======== EXERCISE DATA ========

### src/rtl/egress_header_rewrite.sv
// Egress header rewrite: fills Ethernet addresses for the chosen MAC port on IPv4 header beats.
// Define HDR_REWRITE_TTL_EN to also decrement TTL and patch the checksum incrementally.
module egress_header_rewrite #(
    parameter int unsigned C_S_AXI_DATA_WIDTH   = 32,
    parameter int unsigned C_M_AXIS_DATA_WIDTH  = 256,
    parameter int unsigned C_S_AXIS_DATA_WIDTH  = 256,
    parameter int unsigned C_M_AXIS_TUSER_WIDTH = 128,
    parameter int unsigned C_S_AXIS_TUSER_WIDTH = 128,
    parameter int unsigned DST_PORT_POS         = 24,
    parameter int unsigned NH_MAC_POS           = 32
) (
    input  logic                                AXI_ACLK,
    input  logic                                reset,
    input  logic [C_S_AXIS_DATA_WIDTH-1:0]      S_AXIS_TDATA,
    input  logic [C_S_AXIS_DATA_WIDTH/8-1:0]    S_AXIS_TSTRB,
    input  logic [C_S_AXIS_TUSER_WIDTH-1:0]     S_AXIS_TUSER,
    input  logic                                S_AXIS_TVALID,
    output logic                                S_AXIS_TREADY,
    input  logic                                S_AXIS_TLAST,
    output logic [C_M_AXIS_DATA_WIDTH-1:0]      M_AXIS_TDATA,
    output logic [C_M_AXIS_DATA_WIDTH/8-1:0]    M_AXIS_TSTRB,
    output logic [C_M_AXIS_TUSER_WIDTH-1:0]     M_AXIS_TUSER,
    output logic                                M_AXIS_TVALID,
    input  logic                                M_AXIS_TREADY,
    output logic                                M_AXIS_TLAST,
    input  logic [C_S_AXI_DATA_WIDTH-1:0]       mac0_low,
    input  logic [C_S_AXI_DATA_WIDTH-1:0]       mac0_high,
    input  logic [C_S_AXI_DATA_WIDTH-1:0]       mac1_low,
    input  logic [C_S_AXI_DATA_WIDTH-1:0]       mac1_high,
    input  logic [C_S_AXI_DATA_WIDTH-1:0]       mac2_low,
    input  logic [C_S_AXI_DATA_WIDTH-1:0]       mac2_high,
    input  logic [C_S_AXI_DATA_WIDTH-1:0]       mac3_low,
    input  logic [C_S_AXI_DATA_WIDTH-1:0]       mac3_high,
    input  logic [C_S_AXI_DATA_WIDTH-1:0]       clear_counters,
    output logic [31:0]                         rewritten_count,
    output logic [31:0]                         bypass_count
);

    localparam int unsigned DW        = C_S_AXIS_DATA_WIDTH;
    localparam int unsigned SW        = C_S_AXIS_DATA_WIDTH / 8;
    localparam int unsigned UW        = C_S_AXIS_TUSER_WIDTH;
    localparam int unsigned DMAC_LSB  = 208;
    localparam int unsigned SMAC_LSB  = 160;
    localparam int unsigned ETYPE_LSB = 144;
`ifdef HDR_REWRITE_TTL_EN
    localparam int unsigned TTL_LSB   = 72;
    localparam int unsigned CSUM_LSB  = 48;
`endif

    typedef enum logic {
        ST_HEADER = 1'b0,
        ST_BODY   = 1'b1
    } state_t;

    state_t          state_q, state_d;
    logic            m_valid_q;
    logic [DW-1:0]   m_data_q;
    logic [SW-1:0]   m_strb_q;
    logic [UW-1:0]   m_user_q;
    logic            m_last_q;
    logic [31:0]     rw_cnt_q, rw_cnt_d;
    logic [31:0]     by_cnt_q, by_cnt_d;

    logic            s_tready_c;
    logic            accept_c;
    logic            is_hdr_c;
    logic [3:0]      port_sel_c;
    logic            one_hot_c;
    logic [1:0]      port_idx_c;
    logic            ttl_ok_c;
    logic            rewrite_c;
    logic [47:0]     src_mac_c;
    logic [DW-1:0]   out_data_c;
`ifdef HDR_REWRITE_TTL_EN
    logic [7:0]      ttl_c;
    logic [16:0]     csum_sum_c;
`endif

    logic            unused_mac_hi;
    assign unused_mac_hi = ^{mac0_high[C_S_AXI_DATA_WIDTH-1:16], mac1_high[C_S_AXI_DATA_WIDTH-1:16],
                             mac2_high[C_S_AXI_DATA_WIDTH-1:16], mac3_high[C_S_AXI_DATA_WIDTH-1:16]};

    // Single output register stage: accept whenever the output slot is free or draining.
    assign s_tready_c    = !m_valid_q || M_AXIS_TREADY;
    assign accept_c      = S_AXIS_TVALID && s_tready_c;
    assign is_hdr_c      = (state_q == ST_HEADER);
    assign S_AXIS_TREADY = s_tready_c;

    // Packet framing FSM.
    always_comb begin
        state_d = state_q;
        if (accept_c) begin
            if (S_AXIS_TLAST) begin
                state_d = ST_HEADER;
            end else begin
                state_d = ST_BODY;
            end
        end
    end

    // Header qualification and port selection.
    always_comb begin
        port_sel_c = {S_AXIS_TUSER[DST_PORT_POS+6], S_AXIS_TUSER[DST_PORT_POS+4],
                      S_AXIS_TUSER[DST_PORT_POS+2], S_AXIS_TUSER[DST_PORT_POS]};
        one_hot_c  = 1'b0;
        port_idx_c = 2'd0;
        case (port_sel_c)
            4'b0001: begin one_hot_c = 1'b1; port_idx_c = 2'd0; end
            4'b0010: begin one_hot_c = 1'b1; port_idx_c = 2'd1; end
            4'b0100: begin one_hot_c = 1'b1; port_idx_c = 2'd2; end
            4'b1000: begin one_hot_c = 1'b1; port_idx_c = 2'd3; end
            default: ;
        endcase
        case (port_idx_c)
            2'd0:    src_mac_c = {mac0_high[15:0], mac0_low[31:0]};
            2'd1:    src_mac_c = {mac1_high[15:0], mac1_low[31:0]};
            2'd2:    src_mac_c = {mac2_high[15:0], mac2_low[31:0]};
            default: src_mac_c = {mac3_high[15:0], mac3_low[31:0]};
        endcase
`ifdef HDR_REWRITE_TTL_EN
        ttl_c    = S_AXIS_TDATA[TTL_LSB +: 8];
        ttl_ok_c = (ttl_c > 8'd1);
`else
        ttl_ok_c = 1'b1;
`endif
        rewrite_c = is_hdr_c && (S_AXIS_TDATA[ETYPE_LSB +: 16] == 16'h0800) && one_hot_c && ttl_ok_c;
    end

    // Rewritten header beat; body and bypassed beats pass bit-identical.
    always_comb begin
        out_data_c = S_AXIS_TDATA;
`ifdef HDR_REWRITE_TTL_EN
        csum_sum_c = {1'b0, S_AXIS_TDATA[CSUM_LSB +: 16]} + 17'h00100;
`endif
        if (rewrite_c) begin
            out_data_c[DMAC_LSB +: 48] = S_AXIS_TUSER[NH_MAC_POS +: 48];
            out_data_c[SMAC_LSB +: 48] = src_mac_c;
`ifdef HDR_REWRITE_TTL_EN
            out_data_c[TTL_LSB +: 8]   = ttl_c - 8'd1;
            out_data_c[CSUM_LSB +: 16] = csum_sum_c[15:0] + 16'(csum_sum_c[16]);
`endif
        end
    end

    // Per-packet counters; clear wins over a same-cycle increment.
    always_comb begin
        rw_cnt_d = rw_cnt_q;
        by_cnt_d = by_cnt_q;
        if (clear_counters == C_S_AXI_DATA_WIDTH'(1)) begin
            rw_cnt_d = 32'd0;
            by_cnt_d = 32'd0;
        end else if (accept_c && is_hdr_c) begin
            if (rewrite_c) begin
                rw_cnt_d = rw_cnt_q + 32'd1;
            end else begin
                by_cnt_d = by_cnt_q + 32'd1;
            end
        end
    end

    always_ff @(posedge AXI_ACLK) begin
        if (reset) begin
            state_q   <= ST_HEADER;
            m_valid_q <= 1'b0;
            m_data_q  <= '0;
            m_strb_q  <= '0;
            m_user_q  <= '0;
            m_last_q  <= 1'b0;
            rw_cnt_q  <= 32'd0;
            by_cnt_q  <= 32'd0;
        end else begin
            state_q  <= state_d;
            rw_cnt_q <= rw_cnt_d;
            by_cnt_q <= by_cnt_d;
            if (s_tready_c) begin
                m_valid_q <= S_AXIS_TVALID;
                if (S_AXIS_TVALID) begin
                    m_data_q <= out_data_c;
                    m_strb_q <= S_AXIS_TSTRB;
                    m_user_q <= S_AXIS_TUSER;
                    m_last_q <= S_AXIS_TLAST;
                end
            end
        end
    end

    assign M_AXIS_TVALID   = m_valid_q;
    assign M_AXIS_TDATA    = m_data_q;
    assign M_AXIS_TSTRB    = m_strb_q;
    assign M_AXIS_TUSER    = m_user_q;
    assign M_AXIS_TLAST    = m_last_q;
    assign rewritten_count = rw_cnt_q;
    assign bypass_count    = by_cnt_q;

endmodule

========

▸ **YOUR TASK**
Which of the lines above carry the string "else"? Pick them out and copy them.

▸ **SOLUTION TO THIS EXERCISE**
            end else begin
`else
        end else if (accept_c && is_hdr_c) begin
            end else begin
        end else begin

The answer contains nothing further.